A principal reivindicação dos motoristas é que as autoridades passem a apoiá-los financeiramente enquanto suas atividades permanecerem suspensas. De acordo com os participantes da carreata, muitas são as famílias que optaram por não pagar as mensalidades do transporte escolar enquanto as aulas presenciais nas escolas permanecerem suspensas. O Procon de Minas Gerais, na semana passada, já havia expedido uma recomendação para que motoristas e pais entrassem em um acordo para negociar o valor da mensalidade. Contudo, a medida não contou com boa aceitação por parte de alguns dos familiares das crianças.

“As escolas não têm previsão para voltar. Nós fomos os primeiros a parar e seremos os últimos a voltar. O único meio de sobrevivência nosso é o carro. Nós somos pais de família, pagamos boletos de apartamentos, de casa, dos nossos carros.
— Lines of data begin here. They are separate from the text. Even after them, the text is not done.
==> config.mk <==
export PLATFORM = sky130hd
export DESIGN_NAME = rti_div
export DESIGN_NICKNAME = d
export VERILOG_FILES = /design/src/rtl/core/rti_pkg.sv /design/src/rtl/core/rti_div.sv
export SDC_FILE = /design/constraint.sdc
export NUM_CORES = 1
export LEC_CHECK = 0
export BUFFER_PORTS_ARGS = -buffer_cell sky130_fd_sc_hd__buf_4
export CAP_MARGIN = 20
export CORE_MARGIN = 3
export CORE_UTILIZATION = 62
export DETAILED_ROUTE_END_ITERATION = 12
export PLACE_DENSITY = 0.95
export SLEW_MARGIN = 20
export SYNTH_ARGS = -nofsm -noshare
export SYNTH_HDL_FRONTEND = slang
export SYNTH_SLANG_ARGS = --single-unit
==> constraint.sdc <==
create_clock -name clk -period 5.9 [get_ports clk]
set_input_delay 0 -clock clk [delete_from_list [all_inputs] [get_ports clk]]
set_output_delay 0 -clock clk [all_outputs]
set_load 0.005 [all_outputs]
==> src/rtl/core/rti_pkg.sv <==
package rti_pkg;
  localparam int WL_W   = 32;
  localparam int RSP_W  = 17;
  localparam int PACK_W = 3 * RSP_W;
  localparam logic [RSP_W-1:0] ONE_Q16 = 17'd65536;

  localparam logic [1:0] ST_OK     = 2'd0;
  localparam logic [1:0] ST_DOMAIN = 2'd1;
  localparam logic [1:0] ST_REJECT = 2'd2;

  localparam logic OP_WRITE = 1'b0;
  localparam logic OP_EVAL  = 1'b1;

  function automatic logic [RSP_W-1:0] sat_one(input logic [RSP_W-1:0] v);
    sat_one = (v > ONE_Q16) ? ONE_Q16 : v;
  endfunction
endpackage

==> src/rtl/core/rti_div.sv <==
// restoring divider: (num << 16) / den, one quotient bit per cycle
module rti_div
  import rti_pkg::*;
(
  input  logic            clk,
  input  logic            rst,
  input  logic            start,
  input  logic [WL_W-1:0] num,
  input  logic [WL_W-1:0] den,
  output logic            done,
  output logic [15:0]     quo
);
  logic [WL_W:0]   rem;
  logic [WL_W-1:0] dvs;
  logic [4:0]      cnt;
  logic            busy;
  logic [WL_W:0]   trial;

  // numerator is below the divisor, so the remainder stays under it
  assign trial = {rem[WL_W-1:0], 1'b0} - {1'b0, dvs};

  always_ff @(posedge clk) begin
    if (rst) begin
      busy <= 1'b0;
      done <= 1'b0;
    end else begin
      done <= 1'b0;
      if (start) begin
        busy <= 1'b1;
        cnt  <= 5'd0;
        rem  <= {1'b0, num};
        dvs  <= den;
      end else if (busy) begin
        if (!trial[WL_W] || rem[WL_W-1]) begin
          rem <= {1'b0, trial[WL_W-1:0]};
          quo <= {quo[14:0], 1'b1};
        end else begin
          rem <= {rem[WL_W-1:0], 1'b0};
          quo <= {quo[14:0], 1'b0};
        end
        cnt <= cnt + 5'd1;
        if (cnt == 5'd15) begin
          busy <= 1'b0;
          done <= 1'b1;
        end
      end
    end
  end
endmodule

After elaboration in Yosys (flattened, before gate mapping) --
Cells that the tools add are included.
Operators by class: add/subtract/negate cells 2, multipliers 0, divide/modulo/power cells 0, order comparisons 0, equality and inequality tests 1, shift-type cells 0, muxes and demuxes 9, bitwise gates (word level) 3, reductions and logical operators 7
Operator list (count):
- 32-bit 2-to-1 mux | 3
- 33-bit by 32-bit subtractor with 33-bit output | 1
- 5-bit by 1-bit adder with 5-bit output, second input constant | 1
- 5-bit by 4-bit equality test with 1-bit output, second input constant | 1
- 1-bit 2-to-1 mux | 5
- 5-bit 2-to-1 mux | 1
- 2-bit AND reduction | 2
- 1-bit NOT | 3
- 3-bit AND reduction | 1
- 3-bit OR reduction | 1
- 2-bit nonzero test | 1
- 1-bit zero test | 1
- 1-bit logical OR | 1
Word-level totals: bits in registers 87, bits in latches 0, RAM bits 0, memory bits (read-only) 0, input bits 67, output and inout port bits 17, logic and storage cells 28, memories kept 0

Depth between registers and ports, before layout --
Gate-level depths: netlist of run 1.
word-level depth 6, depth in mapped cells 13, mapped depth without buffers 11

Worst setup path after synthesis of run 1 --
Ideal clock, no wire load.
kind reg-to-reg, from reg rem[0], to reg rem[18] (data pin), setup time 176 ps, arrival time 2754 ps, data required time 5724 ps, slack 2970 ps, cell stages (with the launch flop) 12, path buffers 2, clock period less this slack 2930 ps, cell sequence edfxtp_1 > fa_1 > a211oi_1 > o211ai_1 > a31oi_1 > o22ai_2 > o31ai_1 > o21a_1 > buf_6 > clkbuf_1 > nand3_1 > o311ai_2
On the way: cells in the longest elaborated chain, start to end 6
RTL lines:
- from (decl) | line rti_div.sv:13 | logic [WL_W:0] rem;
- from (signal assigned) | line rti_div.sv:31 | rem <= {1'b0, num};
- from (signal assigned) | line rti_div.sv:35 | rem <= {1'b0, trial[WL_W-1:0]};
- from (signal assigned) | line rti_div.sv:38 | rem <= {rem[WL_W-1:0], 1'b0};
- 33-bit by 32-bit subtractor with 33-bit output * | line rti_div.sv:20 | assign trial = {rem[WL_W-1:0], 1'b0} - {1'b0, dvs};
- 1-bit zero test | line rti_div.sv:34 | if (!trial[WL_W] || rem[WL_W-1]) begin
- 1-bit logical OR | line rti_div.sv:34
- 32-bit 2-to-1 mux * | line rti_div.sv:34
- 32-bit 2-to-1 mux * | line rti_div.sv:33 | end else if (busy) begin
- 32-bit 2-to-1 mux * | line rti_div.sv:28 | if (start) begin
Every way passes the cells marked *; elsewhere a longest branch is shown, timed or not. The select of a mux whose other input is x is not followed. A chain may end at the register's enable or synchronous reset.

Final worst setup path of run 1 --
from reg rem[0], to reg rem[12] (data pin)
Same word-level chain as after synthesis.

==> results of run 1 <==
cell type report:
class	instances	area (µm²)
inverters	42	158
repair buffers	141	1200
clock buffers	9	124
well taps	105	131
clock inverters	7	71.3
diodes	1	2.50
fillers	433	1520
multi-input cells	348	2460
flip-flops and latches	87	2590
layer usage:
layer	GRT usage [%]	up-vias	share of wire, %
met2	47.8	322	48
met4	18.5	0	5.9
met5	0	-	0
li1	-	2125	-
met1	35.3	2170	38
met3	6.29	82	8.4
metrics by stage:
stage                     instances  cell area (µm²)
after CTS                       739             6730
final                           740             6740
after detailed placement        667             5970
after global routing            739             6740
after global placement          667             5970
after floorplan                 499             5290
how the worst max path moves through the flow:
stage	depth (start not counted)	end	slack, ns
floorplan	11	rem[18]$_DFFE_PP_	2.97
global placement	10	rem[14]$_DFFE_PP_	2.00
detailed placement	10	rem[12]$_DFFE_PP_	1.78
CTS	10	rem[14]$_DFFE_PP_	1.71
global route	10	rem[13]$_DFFE_PP_	1.73
finish	10	rem[12]$_DFFE_PP_	1.92
power by group:
part | total, W | internal, W | switching, W
Sequential | 0.000763 | 0.000738 | 0.0000251
Clock | 0.000424 | 0.000165 | 0.000259
Combinational | 0.000552 | 0.000240 | 0.000311
registers in the layout, indices dropped and copies added, names as in the netlist:
| name | cells |
|---|---|
| rem | 32 |
| quo | 16 |
| cnt | 5 |
| done | 1 |
| busy | 1 |
| dvs | 32 |
logic make-up after synthesis:
| family | Yosys count | share of synthesized area (%) |
|---|---|---|
| mux | 7 | 1.32 |
| simple gates | 132 | 11.8 |
| xor+xnor | 28 | 4.63 |
| compound gates | 147 | 20.1 |
| buf+inv | 64 | 4.94 |
| flops | 87 | 49.0 |
| fa+ha+maj | 34 | 8.18 |
cell usage in the layout, fill, tap and decap left out, drive strengths merged, types with 10 or more instances in the layout:
| cell type | synthesis | final |
|---|---|---|
| buf | 6 | 85 |
| nor2 | 22 | 22 |
| dlygate4sd3 | 0 | 56 |
| inv | 42 | 46 |
| a31oi | 10 | 10 |
| edfxtp | 85 | 85 |
| nand3 | 19 | 19 |
| xor2 | 14 | 14 |
| o311ai | 16 | 16 |
| xnor2 | 14 | 14 |
| a21oi | 34 | 34 |
| o31ai | 10 | 10 |
| nand2 | 49 | 49 |
| and2 | 11 | 11 |
| o21ai | 22 | 22 |
| ha | 33 | 33 |
critical path: cells and delay by family, from the launching register on:
kind	cells	cell delay, ns
DFF	1	0.46
muxes	1	0.20
buffers and inverters	1	0.21
adders and majority gates	1	0.52
AOI/OAI and AO/OA	7	2.27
Esse é o nosso meio de sobrevivência, e os pais não concordam em pagar a gente, nem metade, nem alguma porcentagem para ajudar”, comentou um dos motoristas, que presta serviço de transporte escolar, e preferiu não se identificar.

Além daqueles que costumam trabalhar levando e buscando crianças e adolescentes nas escolas da região metropolitana, a manifestação desta segunda-feira (27) também contempla os motoristas de ônibus que fazem fretamentos ou prestam serviços turísticos – como transportar pessoas a cidades históricas e organizar passeios. Com a rápida propagação do coronavírus, esses profissionais acabaram com suas atividades rapidamente interrompidas. A preocupação é que, mesmo sem receber, eles ainda precisam pagar todas as contas necessárias à sobrevivência e quitar, por exemplo, parcelas e documentos dos carros usados para trabalho.
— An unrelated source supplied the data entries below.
<file path="config.mk">
export PLATFORM = sky130hd
export DESIGN_NAME = i2c_bitbang_master_flat
export DESIGN_NICKNAME = d
export VERILOG_FILES = /design/src/hdl/i2cbb_pkg.sv /design/src/hdl/i2cbb_if.sv /design/src/hdl/i2c_bitbang_master.sv /design/src/flat_wrapper.sv
export SDC_FILE = /design/constraint.sdc
export NUM_CORES = 1
export LEC_CHECK = 0
export ABC_AREA = 1
export BUFFER_PORTS_ARGS = -buffer_cell sky130_fd_sc_hd__buf_2
export CAP_MARGIN = 5
export CORE_ASPECT_RATIO = 1.75
export CORE_UTILIZATION = 41
export CTS_CLUSTER_DIAMETER = 120
export DETAILED_ROUTE_END_ITERATION = 16
export PLACE_DENSITY = 0.66
export SLEW_MARGIN = 25
export SYNTH_ARGS = -nofsm -noshare
export SYNTH_HDL_FRONTEND = slang
export SYNTH_SLANG_ARGS = --single-unit
export TNS_END_PERCENT = 30
</file>
<file path="constraint.sdc">
create_clock -name clock -period 2.4 [get_ports clock]
set_input_delay 0.24 -clock clock [delete_from_list [all_inputs] [get_ports clock]]
set_output_delay 0.24 -clock clock [all_outputs]
set_load 0.005 [all_outputs]
</file>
A categoria reivindica redução da carga tributária, isenção do IPVA 2020/2021 e congelamento do preço do diesel, que é o combustível usado por muitos deles, pelo período de um ano após a pandemia. Os motoristas também querem receber um auxílio emergencial no valor de um salário mínimo e cestas básicas enquanto durar a paralisação das atividades. Eles pedem que sejam suspensos os planos de financiamento para compra, troca e manutenção dos veículos, além da prorrogação dos prazos para regularização da documentação.

O pedido para recebimento das cestas básicas já é atendido pela Prefeitura de Belo Horizonte que entre os meses de março e abril anunciou o auxílio para populações vulneráveis e prejudicadas pelo coronavírus. De acordo com Carlos Alberto, após a carreata passar por Contagem, o prefeito do município, Alex de Freitas (sem partido), se comprometeu a doar os alimentos aos motoristas que necessitam desse apoio. Segundo Valdeir do Escolar, outra das lideranças do movimento, a gestão do município de Contagem também acatou outro pedido dos manifestantes.  
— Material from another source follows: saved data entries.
### config.mk
export PLATFORM = sky130hd
export DESIGN_NAME = led_fade_breath_animator_flat
export DESIGN_NICKNAME = d
export VERILOG_FILES = /design/src/rtl/lfba_pkg.sv /design/src/rtl/lfba_if.sv /design/src/rtl/led_fade_breath_animator.sv /design/src/rtl/lfba_div.sv /design/src/flat_wrapper.sv
export SDC_FILE = /design/constraint.sdc
export NUM_CORES = 1
export LEC_CHECK = 0
export ABC_AREA = 1
export BUFFER_PORTS_ARGS = -buffer_cell sky130_fd_sc_hd__buf_2
export CORE_MARGIN = 5
export CORE_UTILIZATION = 25
export DETAILED_ROUTE_END_ITERATION = 8
export PLACE_DENSITY = 0.44
export SETUP_SLACK_MARGIN = 0.2
export SYNTH_ARGS = -nofsm -noshare
export SYNTH_HDL_FRONTEND = slang
export SYNTH_SLANG_ARGS = --single-unit
### constraint.sdc
create_clock -name clk -period 5.5 [get_ports clk]
set_input_delay 0.825 -clock clk [delete_from_list [all_inputs] [get_ports clk]]
set_output_delay 0.825 -clock clk [all_outputs]
set_load 0.005 [all_outputs]
### src/rtl/lfba_pkg.sv
// Shared constants, codes and types of the LED fade and breath animator.
package lfba_pkg;

  localparam int CHANNELS = 4;
  localparam int CH_W = (CHANNELS > 1) ? $clog2(CHANNELS) : 1;

  localparam int NUM_W = 24;
  localparam int DEN_W = 16;
  localparam int DIV_CW = $clog2(NUM_W);

  localparam logic [6:0] PCT_MAX = 7'd100;
  localparam logic [15:0] PERIOD_DEF = 16'd200;
  localparam logic [15:0] PERIOD_MIN = 16'd2;
  localparam logic [7:0] SOLID_STEP_DEF = 8'd4;
  localparam logic [7:0] BREATH_STEP_DEF = 8'd2;

  // Command codes.
  localparam logic [2:0] ACT_TICK = 3'd0;
  localparam logic [2:0] ACT_SET = 3'd1;
  localparam logic [2:0] ACT_SOLID = 3'd2;
  localparam logic [2:0] ACT_BREATH = 3'd3;
  localparam logic [2:0] ACT_FADE_IN = 3'd4;
  localparam logic [2:0] ACT_FADE_OUT = 3'd5;

  // Channel mode codes.
  localparam logic [2:0] MODE_OFF = 3'd0;
  localparam logic [2:0] MODE_SOLID = 3'd1;
  localparam logic [2:0] MODE_FADE_IN = 3'd2;
  localparam logic [2:0] MODE_FADE_OUT = 3'd3;
  localparam logic [2:0] MODE_BREATH = 3'd4;

  // Configuration register indexes.
  localparam logic [2:0] REG_SOLID_GOAL = 3'd0;
  localparam logic [2:0] REG_SOLID_STEP = 3'd1;
  localparam logic [2:0] REG_BREATH_MIN = 3'd2;
  localparam logic [2:0] REG_BREATH_MAX = 3'd3;
  localparam logic [2:0] REG_BREATH_PERIOD = 3'd4;
  localparam logic [2:0] REG_BREATH_STEP = 3'd5;

  // One channel's stored state.
  typedef struct packed {
    logic [2:0]  mode;
    logic [6:0]  bright;
    logic [6:0]  target;
    logic [7:0]  step;
    logic [6:0]  low;
    logic [6:0]  high;
    logic [15:0] period;
    logic [15:0] phase;
  } chan_t;

  // Clamp an 8-bit level to a percent.
  function automatic logic [6:0] clamp8(input logic [7:0] v);
    clamp8 = (v > 8'(PCT_MAX)) ? PCT_MAX : v[6:0];
  endfunction

endpackage

### src/rtl/lfba_if.sv
// Channel interfaces of the LED fade and breath animator.
interface lfba_cmd_if;
  logic       valid;
  logic       ready;
  logic [2:0] action;
  logic [3:0] channel;
  logic [7:0] level;
  logic       interpolate;
  modport source (output valid, action, channel, level, interpolate, input ready);
  modport sink (input valid, action, channel, level, interpolate, output ready);
endinterface

interface lfba_res_if;
  logic       valid;
  logic       ready;
  logic [3:0] out_channel;
  logic [6:0] brightness;
  logic       last;
  modport source (output valid, out_channel, brightness, last, input ready);
  modport sink (input valid, out_channel, brightness, last, output ready);
endinterface

interface lfba_cfg_if;
  logic        valid;
  logic        ready;
  logic [2:0]  index;
  logic [15:0] data;
  modport source (output valid, index, data, input ready);
  modport sink (input valid, index, data, output ready);
endinterface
“Nós fomos atendidos pelo prefeito Alex de Freitas e ele atendeu duas boas reivindicações da nossa categoria, a primeira delas é sobre a flexibilidade do ano do veículo. A validade vai deixar de ser 13 anos, vai esticar um pouquinho mais para facilitar para quem está com carro vencendo esse ano. E conseguimos a cesta básica”, explicou.